The Ropucha class (Polish for Toad), Soviet designation Project 775, is a class of landing ships (large landing ship in Soviet classification) built in Poland for the Soviet Navy. The ships were built in Poland in the Stocznia Północna shipyards in Gdańsk. Designed for beach landings, they can carry a 450-ton cargo. The ships have both bow- and stern-doors for loading and unloading vehicles, and the  of vehicle deck stretches the length of the hull. Up to 25 armored personnel carriers can be embarked.

While designed for roll-on/roll-off operations, they can also be loaded using dockside cranes. For this purpose there is a long sliding hatch-cover above the bow section for access to the vehicle deck. There are no facilities for helicopters.

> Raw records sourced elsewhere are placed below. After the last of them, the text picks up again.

==> src/rtl/prog_loader.sv <==
// Boot-time program loader: takes a length-prefixed byte stream and writes
// little-endian 32-bit words into instruction memory. The core enable is
// raised only after the last word has been committed.
//
// Handshake: a byte is consumed on every rising edge where
// l_i_valid && l_o_ready. l_o_ready depends only on the current state.
// Nothing is consumed in IDLE, FLUSH, DONE or ERR.
module prog_loader #(
  parameter int IWIDTH      = 32,
  parameter int IMEM_AWIDTH = 10
) (
  input  logic                   l_clk,
  input  logic                   l_rst,
  input  logic                   l_i_start,
  input  logic [7:0]             l_i_byte,
  input  logic                   l_i_valid,
  output logic                   l_o_ready,
  output logic                   l_o_imem_we,
  output logic [IMEM_AWIDTH-1:0] l_o_imem_addr,
  output logic [IWIDTH-1:0]      l_o_imem_data,
  output logic                   l_o_ce,
  output logic                   l_o_busy,
  output logic                   l_o_done,
  output logic                   l_o_err
);

  typedef enum logic [2:0] {
    S_IDLE   = 3'd0,
    S_LEN_LO = 3'd1,
    S_LEN_HI = 3'd2,
    S_DATA   = 3'd3,
    S_FLUSH  = 3'd4,
    S_DONE   = 3'd5,
    S_ERR    = 3'd6
  } state_e;

  // Largest legal word count is the full memory, 2^IMEM_AWIDTH words.
  localparam logic [16:0] MAX_WORDS = 17'(1) << IMEM_AWIDTH;

  state_e                 state_q, state_d;
  logic [15:0]            len_q, len_d;
  logic [IMEM_AWIDTH:0]   idx_q, idx_d;
  logic [1:0]             cnt_q, cnt_d;
  logic [23:0]            lane_q, lane_d;
  logic                   we_q, we_d;
  logic [IMEM_AWIDTH-1:0] addr_q, addr_d;
  logic [IWIDTH-1:0]      data_q, data_d;

  logic        accept;
  logic [15:0] n_full;
  logic [16:0] idx_inc;

  // Ready and status flags are pure decodes of the current state.
  always_comb begin
    l_o_ready = (state_q == S_LEN_LO) || (state_q == S_LEN_HI) || (state_q == S_DATA);
    l_o_busy  = l_o_ready || (state_q == S_FLUSH);
    l_o_done  = (state_q == S_DONE);
    l_o_ce    = (state_q == S_DONE);
    l_o_err   = (state_q == S_ERR);
  end

  assign accept        = l_i_valid && l_o_ready;
  assign n_full        = {l_i_byte, len_q[7:0]};
  // Index widened so the comparison against the full 16-bit count is exact.
  assign idx_inc       = 17'(idx_q) + 17'd1;
  assign l_o_imem_we   = we_q;
  assign l_o_imem_addr = addr_q;
  assign l_o_imem_data = data_q;

  // Next-state and datapath updates; write strobe defaults low so it pulses.
  always_comb begin
    state_d = state_q;
    len_d   = len_q;
    idx_d   = idx_q;
    cnt_d   = cnt_q;
    lane_d  = lane_q;
    we_d    = 1'b0;
    addr_d  = addr_q;
    data_d  = data_q;
    case (state_q)
      S_IDLE, S_DONE, S_ERR: begin
        if (l_i_start) state_d = S_LEN_LO;
      end
      S_LEN_LO: begin
        if (accept) begin
          len_d   = {len_q[15:8], l_i_byte};
          state_d = S_LEN_HI;
        end
      end
      S_LEN_HI: begin
        if (accept) begin
          len_d = n_full;
          if (n_full == 16'd0) begin
            state_d = S_DONE;
          end else if ({1'b0, n_full} > MAX_WORDS) begin
            state_d = S_ERR;
          end else begin
            state_d = S_DATA;
            idx_d   = '0;
            cnt_d   = 2'd0;
          end
        end
      end
      S_DATA: begin
        if (accept) begin
          cnt_d = cnt_q + 2'd1;
          case (cnt_q)
            2'd0: lane_d[7:0]   = l_i_byte;
            2'd1: lane_d[15:8]  = l_i_byte;
            2'd2: lane_d[23:16] = l_i_byte;
            default: begin
              // Fourth byte completes the word: register the write port.
              data_d = IWIDTH'({l_i_byte, lane_q});
              addr_d = idx_q[IMEM_AWIDTH-1:0];
              we_d   = 1'b1;
              idx_d  = idx_inc[IMEM_AWIDTH:0];
              if (idx_inc == {1'b0, len_q}) state_d = S_FLUSH;
            end
          endcase
        end
      end
      S_FLUSH: state_d = S_DONE;
      default: state_d = S_IDLE;
    endcase
  end

  // State and datapath registers with synchronous reset.
  always_ff @(posedge l_clk) begin
    if (l_rst) begin
      state_q <= S_IDLE;
      len_q   <= '0;
      idx_q   <= '0;
      cnt_q   <= '0;
      lane_q  <= '0;
      we_q    <= 1'b0;
      addr_q  <= '0;
      data_q  <= '0;
    end else begin
      state_q <= state_d;
      len_q   <= len_d;
      idx_q   <= idx_d;
      cnt_q   <= cnt_d;
      lane_q  <= lane_d;
      we_q    <= we_d;
      addr_q  <= addr_d;
      data_q  <= data_d;
    end
  end

endmodule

In total, 28 ships of this type were commissioned from 1975 to 1991. The last three ships were of the improved variant Project 775M, also called Ropucha II. These have improved defensive armament and accommodation for an increased number of troops.

Operational history

Most of the ships became part of the Russian Navy after the dissolution of the Soviet Union. They were used for landing troops at the Georgian port of Poti during the 2008 South Ossetia war and for deliveries of cargo during the Russian military intervention in the Syrian Civil War.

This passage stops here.